* _Task item_
Pull out every line below that contains the word "bits".

* _Records to process_
----
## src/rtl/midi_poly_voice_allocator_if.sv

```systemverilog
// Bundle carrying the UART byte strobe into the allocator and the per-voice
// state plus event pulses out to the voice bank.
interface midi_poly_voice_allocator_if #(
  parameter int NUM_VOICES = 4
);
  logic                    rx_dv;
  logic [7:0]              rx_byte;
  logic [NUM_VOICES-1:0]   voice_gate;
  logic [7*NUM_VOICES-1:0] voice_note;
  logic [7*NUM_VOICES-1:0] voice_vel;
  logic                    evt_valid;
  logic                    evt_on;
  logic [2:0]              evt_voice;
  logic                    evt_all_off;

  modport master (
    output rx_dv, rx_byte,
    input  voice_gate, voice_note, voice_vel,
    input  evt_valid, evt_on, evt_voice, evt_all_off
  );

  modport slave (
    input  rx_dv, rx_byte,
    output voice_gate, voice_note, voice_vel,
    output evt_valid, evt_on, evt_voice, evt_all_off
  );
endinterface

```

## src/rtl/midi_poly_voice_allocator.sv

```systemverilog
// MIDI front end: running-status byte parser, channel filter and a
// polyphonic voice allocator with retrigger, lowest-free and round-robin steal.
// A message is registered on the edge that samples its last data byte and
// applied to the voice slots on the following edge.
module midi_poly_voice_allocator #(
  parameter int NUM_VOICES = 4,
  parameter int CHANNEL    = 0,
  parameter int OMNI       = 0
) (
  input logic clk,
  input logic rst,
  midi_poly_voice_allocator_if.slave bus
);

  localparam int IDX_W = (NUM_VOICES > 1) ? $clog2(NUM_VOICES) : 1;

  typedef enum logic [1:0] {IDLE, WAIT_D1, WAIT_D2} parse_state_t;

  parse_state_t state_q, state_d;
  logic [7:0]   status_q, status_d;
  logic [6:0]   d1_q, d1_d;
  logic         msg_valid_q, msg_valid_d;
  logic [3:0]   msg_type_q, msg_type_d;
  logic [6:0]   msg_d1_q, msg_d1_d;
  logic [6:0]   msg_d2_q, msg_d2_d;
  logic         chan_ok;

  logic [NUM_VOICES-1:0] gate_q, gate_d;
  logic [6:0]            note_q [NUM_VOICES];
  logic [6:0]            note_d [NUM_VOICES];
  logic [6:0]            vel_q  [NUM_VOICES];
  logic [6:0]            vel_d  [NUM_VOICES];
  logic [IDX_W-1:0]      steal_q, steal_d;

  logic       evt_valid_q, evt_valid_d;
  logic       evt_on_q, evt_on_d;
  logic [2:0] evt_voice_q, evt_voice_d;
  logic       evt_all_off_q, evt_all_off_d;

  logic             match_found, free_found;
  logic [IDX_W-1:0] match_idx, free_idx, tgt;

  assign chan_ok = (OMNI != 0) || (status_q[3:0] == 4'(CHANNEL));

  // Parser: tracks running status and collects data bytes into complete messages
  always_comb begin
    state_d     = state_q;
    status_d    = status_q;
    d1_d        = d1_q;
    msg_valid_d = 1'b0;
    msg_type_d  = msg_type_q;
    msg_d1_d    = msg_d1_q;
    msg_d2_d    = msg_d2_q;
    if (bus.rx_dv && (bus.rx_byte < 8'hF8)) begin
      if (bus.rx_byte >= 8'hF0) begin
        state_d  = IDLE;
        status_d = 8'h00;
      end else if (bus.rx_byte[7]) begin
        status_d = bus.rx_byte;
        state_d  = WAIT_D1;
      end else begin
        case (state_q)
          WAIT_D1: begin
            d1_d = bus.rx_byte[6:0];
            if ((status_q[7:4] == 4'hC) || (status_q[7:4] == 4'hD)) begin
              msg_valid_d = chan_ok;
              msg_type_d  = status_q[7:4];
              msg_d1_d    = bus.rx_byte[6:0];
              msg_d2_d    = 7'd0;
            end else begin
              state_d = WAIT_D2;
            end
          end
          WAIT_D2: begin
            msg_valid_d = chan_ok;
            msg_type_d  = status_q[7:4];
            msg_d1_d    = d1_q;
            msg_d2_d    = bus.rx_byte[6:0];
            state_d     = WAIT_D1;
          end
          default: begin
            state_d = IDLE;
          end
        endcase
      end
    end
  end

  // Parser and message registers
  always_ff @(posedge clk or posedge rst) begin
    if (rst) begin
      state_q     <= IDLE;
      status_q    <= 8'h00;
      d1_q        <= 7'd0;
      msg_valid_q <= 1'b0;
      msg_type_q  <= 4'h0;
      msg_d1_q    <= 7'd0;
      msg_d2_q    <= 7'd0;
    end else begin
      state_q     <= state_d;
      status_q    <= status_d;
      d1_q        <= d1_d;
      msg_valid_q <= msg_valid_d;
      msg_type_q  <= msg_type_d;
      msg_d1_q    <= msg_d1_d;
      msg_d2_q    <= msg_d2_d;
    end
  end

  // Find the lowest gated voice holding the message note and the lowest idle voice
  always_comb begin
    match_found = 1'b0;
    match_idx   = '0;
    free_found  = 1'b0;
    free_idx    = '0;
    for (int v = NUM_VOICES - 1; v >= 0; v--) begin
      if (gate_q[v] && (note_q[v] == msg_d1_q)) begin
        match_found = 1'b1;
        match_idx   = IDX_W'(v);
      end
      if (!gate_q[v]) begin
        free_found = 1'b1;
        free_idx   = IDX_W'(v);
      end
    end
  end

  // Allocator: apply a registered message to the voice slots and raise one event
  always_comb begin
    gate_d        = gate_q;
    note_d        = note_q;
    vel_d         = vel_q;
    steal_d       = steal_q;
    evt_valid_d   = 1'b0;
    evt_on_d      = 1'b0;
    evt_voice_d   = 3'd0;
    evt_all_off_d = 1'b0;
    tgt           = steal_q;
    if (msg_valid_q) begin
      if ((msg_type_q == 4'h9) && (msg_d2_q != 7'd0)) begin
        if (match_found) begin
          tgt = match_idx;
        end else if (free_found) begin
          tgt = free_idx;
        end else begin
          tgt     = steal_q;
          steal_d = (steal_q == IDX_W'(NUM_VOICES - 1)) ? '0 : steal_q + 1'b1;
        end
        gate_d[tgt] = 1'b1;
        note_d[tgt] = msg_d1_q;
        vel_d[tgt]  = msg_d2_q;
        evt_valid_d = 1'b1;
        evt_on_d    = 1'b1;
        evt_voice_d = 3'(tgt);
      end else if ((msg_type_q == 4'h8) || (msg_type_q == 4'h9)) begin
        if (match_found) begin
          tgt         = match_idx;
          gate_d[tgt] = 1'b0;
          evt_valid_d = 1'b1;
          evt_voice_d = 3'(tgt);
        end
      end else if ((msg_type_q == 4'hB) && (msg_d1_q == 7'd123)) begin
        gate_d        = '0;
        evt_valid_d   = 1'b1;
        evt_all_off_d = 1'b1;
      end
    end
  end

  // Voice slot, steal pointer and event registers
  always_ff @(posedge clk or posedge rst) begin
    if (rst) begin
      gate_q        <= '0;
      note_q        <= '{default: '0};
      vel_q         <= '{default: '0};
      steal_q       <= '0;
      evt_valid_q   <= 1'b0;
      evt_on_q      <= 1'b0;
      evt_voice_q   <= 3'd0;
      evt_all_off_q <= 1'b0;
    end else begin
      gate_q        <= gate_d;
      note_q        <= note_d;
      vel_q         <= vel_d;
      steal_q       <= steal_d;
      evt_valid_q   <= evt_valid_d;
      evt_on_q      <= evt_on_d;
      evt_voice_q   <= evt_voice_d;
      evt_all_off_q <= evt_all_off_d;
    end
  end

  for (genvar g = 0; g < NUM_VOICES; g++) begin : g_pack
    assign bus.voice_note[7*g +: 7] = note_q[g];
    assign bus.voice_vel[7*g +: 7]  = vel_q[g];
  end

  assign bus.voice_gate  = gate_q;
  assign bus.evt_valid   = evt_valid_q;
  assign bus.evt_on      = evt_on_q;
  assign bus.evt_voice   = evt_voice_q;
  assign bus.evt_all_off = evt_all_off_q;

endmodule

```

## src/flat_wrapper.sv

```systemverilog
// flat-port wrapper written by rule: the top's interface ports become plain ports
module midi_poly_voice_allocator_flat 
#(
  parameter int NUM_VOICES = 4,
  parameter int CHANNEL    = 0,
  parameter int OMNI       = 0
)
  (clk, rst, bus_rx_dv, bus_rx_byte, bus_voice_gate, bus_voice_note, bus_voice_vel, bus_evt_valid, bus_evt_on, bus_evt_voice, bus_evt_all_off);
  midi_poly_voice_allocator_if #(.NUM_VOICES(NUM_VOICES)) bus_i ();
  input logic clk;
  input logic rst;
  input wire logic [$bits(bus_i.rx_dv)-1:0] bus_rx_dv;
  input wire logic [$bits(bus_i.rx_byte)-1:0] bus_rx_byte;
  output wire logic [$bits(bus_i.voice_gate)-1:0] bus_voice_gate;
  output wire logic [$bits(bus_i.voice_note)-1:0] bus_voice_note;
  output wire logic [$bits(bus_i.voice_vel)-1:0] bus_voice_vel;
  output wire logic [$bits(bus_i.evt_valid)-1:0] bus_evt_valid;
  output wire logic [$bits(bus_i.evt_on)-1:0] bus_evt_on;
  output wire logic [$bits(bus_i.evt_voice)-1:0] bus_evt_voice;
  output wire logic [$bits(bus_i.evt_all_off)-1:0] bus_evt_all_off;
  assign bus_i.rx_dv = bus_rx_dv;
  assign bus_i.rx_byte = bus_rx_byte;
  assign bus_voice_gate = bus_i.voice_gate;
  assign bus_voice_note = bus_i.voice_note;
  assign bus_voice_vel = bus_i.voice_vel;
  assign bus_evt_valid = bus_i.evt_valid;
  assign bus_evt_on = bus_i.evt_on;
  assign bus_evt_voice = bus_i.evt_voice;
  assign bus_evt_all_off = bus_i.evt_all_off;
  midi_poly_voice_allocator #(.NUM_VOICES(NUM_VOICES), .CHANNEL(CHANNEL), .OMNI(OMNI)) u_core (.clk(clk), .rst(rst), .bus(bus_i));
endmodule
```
----
* _Solution for this task_
  input wire logic [$bits(bus_i.rx_dv)-1:0] bus_rx_dv;
  input wire logic [$bits(bus_i.rx_byte)-1:0] bus_rx_byte;
  output wire logic [$bits(bus_i.voice_gate)-1:0] bus_voice_gate;
  output wire logic [$bits(bus_i.voice_note)-1:0] bus_voice_note;
  output wire logic [$bits(bus_i.voice_vel)-1:0] bus_voice_vel;
  output wire logic [$bits(bus_i.evt_valid)-1:0] bus_evt_valid;
  output wire logic [$bits(bus_i.evt_on)-1:0] bus_evt_on;
  output wire logic [$bits(bus_i.evt_voice)-1:0] bus_evt_voice;
  output wire logic [$bits(bus_i.evt_all_off)-1:0] bus_evt_all_off;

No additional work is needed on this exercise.